[Collected data entries]
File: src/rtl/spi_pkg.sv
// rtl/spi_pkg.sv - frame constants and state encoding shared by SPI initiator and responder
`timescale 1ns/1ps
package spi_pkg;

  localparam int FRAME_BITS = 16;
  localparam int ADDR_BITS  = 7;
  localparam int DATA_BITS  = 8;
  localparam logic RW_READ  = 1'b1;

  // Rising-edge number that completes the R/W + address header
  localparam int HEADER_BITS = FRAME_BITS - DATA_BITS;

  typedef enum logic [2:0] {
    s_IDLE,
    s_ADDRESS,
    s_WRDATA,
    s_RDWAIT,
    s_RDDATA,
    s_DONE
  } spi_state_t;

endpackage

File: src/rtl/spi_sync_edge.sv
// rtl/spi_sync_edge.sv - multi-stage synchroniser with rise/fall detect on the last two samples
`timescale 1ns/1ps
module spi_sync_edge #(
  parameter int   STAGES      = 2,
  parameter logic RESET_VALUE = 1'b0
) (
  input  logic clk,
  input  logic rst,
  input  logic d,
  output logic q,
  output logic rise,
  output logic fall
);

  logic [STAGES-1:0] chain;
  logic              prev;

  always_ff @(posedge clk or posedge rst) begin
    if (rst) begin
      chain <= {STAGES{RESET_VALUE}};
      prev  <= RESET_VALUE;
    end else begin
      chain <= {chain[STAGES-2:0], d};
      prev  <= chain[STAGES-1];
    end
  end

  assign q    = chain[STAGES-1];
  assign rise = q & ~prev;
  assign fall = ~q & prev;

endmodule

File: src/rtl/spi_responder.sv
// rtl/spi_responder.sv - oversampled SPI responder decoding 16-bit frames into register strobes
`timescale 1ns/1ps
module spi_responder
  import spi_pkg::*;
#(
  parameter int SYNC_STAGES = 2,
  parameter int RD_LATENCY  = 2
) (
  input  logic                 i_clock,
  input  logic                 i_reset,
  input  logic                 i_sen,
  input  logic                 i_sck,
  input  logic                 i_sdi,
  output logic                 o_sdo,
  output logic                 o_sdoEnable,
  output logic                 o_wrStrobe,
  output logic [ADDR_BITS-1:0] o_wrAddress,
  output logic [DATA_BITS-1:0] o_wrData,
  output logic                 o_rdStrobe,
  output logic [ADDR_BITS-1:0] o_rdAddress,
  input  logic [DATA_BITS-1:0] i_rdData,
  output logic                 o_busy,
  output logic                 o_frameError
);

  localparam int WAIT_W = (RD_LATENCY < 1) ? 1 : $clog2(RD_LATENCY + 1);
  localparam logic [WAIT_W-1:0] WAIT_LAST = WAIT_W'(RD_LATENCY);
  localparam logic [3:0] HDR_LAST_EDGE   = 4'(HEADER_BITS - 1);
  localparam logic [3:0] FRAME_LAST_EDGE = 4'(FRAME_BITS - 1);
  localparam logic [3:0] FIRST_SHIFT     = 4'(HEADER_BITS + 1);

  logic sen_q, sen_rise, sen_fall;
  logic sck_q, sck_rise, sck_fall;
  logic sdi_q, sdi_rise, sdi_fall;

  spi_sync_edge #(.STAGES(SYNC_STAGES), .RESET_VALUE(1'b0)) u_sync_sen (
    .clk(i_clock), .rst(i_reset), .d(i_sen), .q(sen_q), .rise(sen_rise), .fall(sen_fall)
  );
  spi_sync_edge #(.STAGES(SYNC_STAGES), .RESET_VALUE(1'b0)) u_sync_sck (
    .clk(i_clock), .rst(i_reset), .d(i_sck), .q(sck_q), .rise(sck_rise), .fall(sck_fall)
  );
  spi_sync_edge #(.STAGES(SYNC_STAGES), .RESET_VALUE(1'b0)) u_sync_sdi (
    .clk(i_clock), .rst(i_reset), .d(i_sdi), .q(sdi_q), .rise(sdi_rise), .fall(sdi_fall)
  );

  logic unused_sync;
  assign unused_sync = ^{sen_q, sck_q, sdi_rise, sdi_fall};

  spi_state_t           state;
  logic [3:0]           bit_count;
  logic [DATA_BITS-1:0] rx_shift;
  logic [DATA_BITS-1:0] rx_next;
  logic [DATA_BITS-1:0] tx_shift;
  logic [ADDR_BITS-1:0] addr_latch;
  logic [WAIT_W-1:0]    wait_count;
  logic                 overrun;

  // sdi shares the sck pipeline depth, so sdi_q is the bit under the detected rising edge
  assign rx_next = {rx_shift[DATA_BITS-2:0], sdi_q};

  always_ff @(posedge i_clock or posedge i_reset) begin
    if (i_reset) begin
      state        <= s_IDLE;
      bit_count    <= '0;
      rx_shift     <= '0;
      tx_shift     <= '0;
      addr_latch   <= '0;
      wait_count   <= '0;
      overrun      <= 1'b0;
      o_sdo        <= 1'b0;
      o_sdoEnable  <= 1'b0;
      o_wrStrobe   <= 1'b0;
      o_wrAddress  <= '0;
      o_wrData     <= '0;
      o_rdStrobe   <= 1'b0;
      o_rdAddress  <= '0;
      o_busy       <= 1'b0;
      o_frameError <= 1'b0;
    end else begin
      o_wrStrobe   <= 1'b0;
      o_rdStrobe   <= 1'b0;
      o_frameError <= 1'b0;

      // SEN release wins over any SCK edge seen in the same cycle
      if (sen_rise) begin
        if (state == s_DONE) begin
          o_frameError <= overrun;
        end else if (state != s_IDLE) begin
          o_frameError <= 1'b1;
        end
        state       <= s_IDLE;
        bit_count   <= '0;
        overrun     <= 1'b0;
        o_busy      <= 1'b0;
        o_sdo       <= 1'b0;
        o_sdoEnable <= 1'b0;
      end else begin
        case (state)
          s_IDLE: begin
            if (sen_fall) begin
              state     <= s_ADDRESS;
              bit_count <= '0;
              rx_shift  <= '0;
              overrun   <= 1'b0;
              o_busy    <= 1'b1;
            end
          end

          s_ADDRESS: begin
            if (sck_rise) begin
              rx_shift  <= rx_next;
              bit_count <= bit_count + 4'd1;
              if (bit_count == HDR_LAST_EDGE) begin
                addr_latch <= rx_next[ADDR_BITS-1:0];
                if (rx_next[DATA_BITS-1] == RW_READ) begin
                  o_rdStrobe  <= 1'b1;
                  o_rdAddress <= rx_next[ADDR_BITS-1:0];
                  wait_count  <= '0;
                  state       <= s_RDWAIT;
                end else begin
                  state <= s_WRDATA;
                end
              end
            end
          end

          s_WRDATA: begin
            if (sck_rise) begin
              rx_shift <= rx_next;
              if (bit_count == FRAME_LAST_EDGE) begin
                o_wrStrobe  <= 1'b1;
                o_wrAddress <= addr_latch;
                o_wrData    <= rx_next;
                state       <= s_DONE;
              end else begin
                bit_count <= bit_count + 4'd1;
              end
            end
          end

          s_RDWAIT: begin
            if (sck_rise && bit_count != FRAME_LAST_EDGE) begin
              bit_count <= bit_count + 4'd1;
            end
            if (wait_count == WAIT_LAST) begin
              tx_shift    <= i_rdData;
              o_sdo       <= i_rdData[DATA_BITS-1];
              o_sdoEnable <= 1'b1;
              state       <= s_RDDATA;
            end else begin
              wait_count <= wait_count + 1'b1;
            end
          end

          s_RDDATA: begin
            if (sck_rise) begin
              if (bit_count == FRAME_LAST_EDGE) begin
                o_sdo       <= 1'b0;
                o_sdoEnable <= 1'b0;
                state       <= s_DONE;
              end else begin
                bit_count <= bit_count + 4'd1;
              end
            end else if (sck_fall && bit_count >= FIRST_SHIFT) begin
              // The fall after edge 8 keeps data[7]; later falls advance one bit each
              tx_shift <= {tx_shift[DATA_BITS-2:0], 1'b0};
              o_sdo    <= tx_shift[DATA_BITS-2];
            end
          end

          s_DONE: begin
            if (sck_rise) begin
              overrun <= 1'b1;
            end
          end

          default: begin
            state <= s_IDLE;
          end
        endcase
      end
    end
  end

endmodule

## [AIM OF THE EXERCISE]
Write out all the records again, exactly as they appear.

## [ANSWER TO THIS PROBLEM]
File: src/rtl/spi_pkg.sv
// rtl/spi_pkg.sv - frame constants and state encoding shared by SPI initiator and responder
`timescale 1ns/1ps
package spi_pkg;

  localparam int FRAME_BITS = 16;
  localparam int ADDR_BITS  = 7;
  localparam int DATA_BITS  = 8;
  localparam logic RW_READ  = 1'b1;

  // Rising-edge number that completes the R/W + address header
  localparam int HEADER_BITS = FRAME_BITS - DATA_BITS;

  typedef enum logic [2:0] {
    s_IDLE,
    s_ADDRESS,
    s_WRDATA,
    s_RDWAIT,
    s_RDDATA,
    s_DONE
  } spi_state_t;

endpackage

File: src/rtl/spi_sync_edge.sv
// rtl/spi_sync_edge.sv - multi-stage synchroniser with rise/fall detect on the last two samples
`timescale 1ns/1ps
module spi_sync_edge #(
  parameter int   STAGES      = 2,
  parameter logic RESET_VALUE = 1'b0
) (
  input  logic clk,
  input  logic rst,
  input  logic d,
  output logic q,
  output logic rise,
  output logic fall
);

  logic [STAGES-1:0] chain;
  logic              prev;

  always_ff @(posedge clk or posedge rst) begin
    if (rst) begin
      chain <= {STAGES{RESET_VALUE}};
      prev  <= RESET_VALUE;
    end else begin
      chain <= {chain[STAGES-2:0], d};
      prev  <= chain[STAGES-1];
    end
  end

  assign q    = chain[STAGES-1];
  assign rise = q & ~prev;
  assign fall = ~q & prev;

endmodule

File: src/rtl/spi_responder.sv
// rtl/spi_responder.sv - oversampled SPI responder decoding 16-bit frames into register strobes
`timescale 1ns/1ps
module spi_responder
  import spi_pkg::*;
#(
  parameter int SYNC_STAGES = 2,
  parameter int RD_LATENCY  = 2
) (
  input  logic                 i_clock,
  input  logic                 i_reset,
  input  logic                 i_sen,
  input  logic                 i_sck,
  input  logic                 i_sdi,
  output logic                 o_sdo,
  output logic                 o_sdoEnable,
  output logic                 o_wrStrobe,
  output logic [ADDR_BITS-1:0] o_wrAddress,
  output logic [DATA_BITS-1:0] o_wrData,
  output logic                 o_rdStrobe,
  output logic [ADDR_BITS-1:0] o_rdAddress,
  input  logic [DATA_BITS-1:0] i_rdData,
  output logic                 o_busy,
  output logic                 o_frameError
);

  localparam int WAIT_W = (RD_LATENCY < 1) ? 1 : $clog2(RD_LATENCY + 1);
  localparam logic [WAIT_W-1:0] WAIT_LAST = WAIT_W'(RD_LATENCY);
  localparam logic [3:0] HDR_LAST_EDGE   = 4'(HEADER_BITS - 1);
  localparam logic [3:0] FRAME_LAST_EDGE = 4'(FRAME_BITS - 1);
  localparam logic [3:0] FIRST_SHIFT     = 4'(HEADER_BITS + 1);

  logic sen_q, sen_rise, sen_fall;
  logic sck_q, sck_rise, sck_fall;
  logic sdi_q, sdi_rise, sdi_fall;

  spi_sync_edge #(.STAGES(SYNC_STAGES), .RESET_VALUE(1'b0)) u_sync_sen (
    .clk(i_clock), .rst(i_reset), .d(i_sen), .q(sen_q), .rise(sen_rise), .fall(sen_fall)
  );
  spi_sync_edge #(.STAGES(SYNC_STAGES), .RESET_VALUE(1'b0)) u_sync_sck (
    .clk(i_clock), .rst(i_reset), .d(i_sck), .q(sck_q), .rise(sck_rise), .fall(sck_fall)
  );
  spi_sync_edge #(.STAGES(SYNC_STAGES), .RESET_VALUE(1'b0)) u_sync_sdi (
    .clk(i_clock), .rst(i_reset), .d(i_sdi), .q(sdi_q), .rise(sdi_rise), .fall(sdi_fall)
  );

  logic unused_sync;
  assign unused_sync = ^{sen_q, sck_q, sdi_rise, sdi_fall};

  spi_state_t           state;
  logic [3:0]           bit_count;
  logic [DATA_BITS-1:0] rx_shift;
  logic [DATA_BITS-1:0] rx_next;
  logic [DATA_BITS-1:0] tx_shift;
  logic [ADDR_BITS-1:0] addr_latch;
  logic [WAIT_W-1:0]    wait_count;
  logic                 overrun;

  // sdi shares the sck pipeline depth, so sdi_q is the bit under the detected rising edge
  assign rx_next = {rx_shift[DATA_BITS-2:0], sdi_q};

  always_ff @(posedge i_clock or posedge i_reset) begin
    if (i_reset) begin
      state        <= s_IDLE;
      bit_count    <= '0;
      rx_shift     <= '0;
      tx_shift     <= '0;
      addr_latch   <= '0;
      wait_count   <= '0;
      overrun      <= 1'b0;
      o_sdo        <= 1'b0;
      o_sdoEnable  <= 1'b0;
      o_wrStrobe   <= 1'b0;
      o_wrAddress  <= '0;
      o_wrData     <= '0;
      o_rdStrobe   <= 1'b0;
      o_rdAddress  <= '0;
      o_busy       <= 1'b0;
      o_frameError <= 1'b0;
    end else begin
      o_wrStrobe   <= 1'b0;
      o_rdStrobe   <= 1'b0;
      o_frameError <= 1'b0;

      // SEN release wins over any SCK edge seen in the same cycle
      if (sen_rise) begin
        if (state == s_DONE) begin
          o_frameError <= overrun;
        end else if (state != s_IDLE) begin
          o_frameError <= 1'b1;
        end
        state       <= s_IDLE;
        bit_count   <= '0;
        overrun     <= 1'b0;
        o_busy      <= 1'b0;
        o_sdo       <= 1'b0;
        o_sdoEnable <= 1'b0;
      end else begin
        case (state)
          s_IDLE: begin
            if (sen_fall) begin
              state     <= s_ADDRESS;
              bit_count <= '0;
              rx_shift  <= '0;
              overrun   <= 1'b0;
              o_busy    <= 1'b1;
            end
          end

          s_ADDRESS: begin
            if (sck_rise) begin
              rx_shift  <= rx_next;
              bit_count <= bit_count + 4'd1;
              if (bit_count == HDR_LAST_EDGE) begin
                addr_latch <= rx_next[ADDR_BITS-1:0];
                if (rx_next[DATA_BITS-1] == RW_READ) begin
                  o_rdStrobe  <= 1'b1;
                  o_rdAddress <= rx_next[ADDR_BITS-1:0];
                  wait_count  <= '0;
                  state       <= s_RDWAIT;
                end else begin
                  state <= s_WRDATA;
                end
              end
            end
          end

          s_WRDATA: begin
            if (sck_rise) begin
              rx_shift <= rx_next;
              if (bit_count == FRAME_LAST_EDGE) begin
                o_wrStrobe  <= 1'b1;
                o_wrAddress <= addr_latch;
                o_wrData    <= rx_next;
                state       <= s_DONE;
              end else begin
                bit_count <= bit_count + 4'd1;
              end
            end
          end

          s_RDWAIT: begin
            if (sck_rise && bit_count != FRAME_LAST_EDGE) begin
              bit_count <= bit_count + 4'd1;
            end
            if (wait_count == WAIT_LAST) begin
              tx_shift    <= i_rdData;
              o_sdo       <= i_rdData[DATA_BITS-1];
              o_sdoEnable <= 1'b1;
              state       <= s_RDDATA;
            end else begin
              wait_count <= wait_count + 1'b1;
            end
          end

          s_RDDATA: begin
            if (sck_rise) begin
              if (bit_count == FRAME_LAST_EDGE) begin
                o_sdo       <= 1'b0;
                o_sdoEnable <= 1'b0;
                state       <= s_DONE;
              end else begin
                bit_count <= bit_count + 4'd1;
              end
            end else if (sck_fall && bit_count >= FIRST_SHIFT) begin
              // The fall after edge 8 keeps data[7]; later falls advance one bit each
              tx_shift <= {tx_shift[DATA_BITS-2:0], 1'b0};
              o_sdo    <= tx_shift[DATA_BITS-2];
            end
          end

          s_DONE: begin
            if (sck_rise) begin
              overrun <= 1'b1;
            end
          end

          default: begin
            state <= s_IDLE;
          end
        endcase
      end
    end
  end

endmodule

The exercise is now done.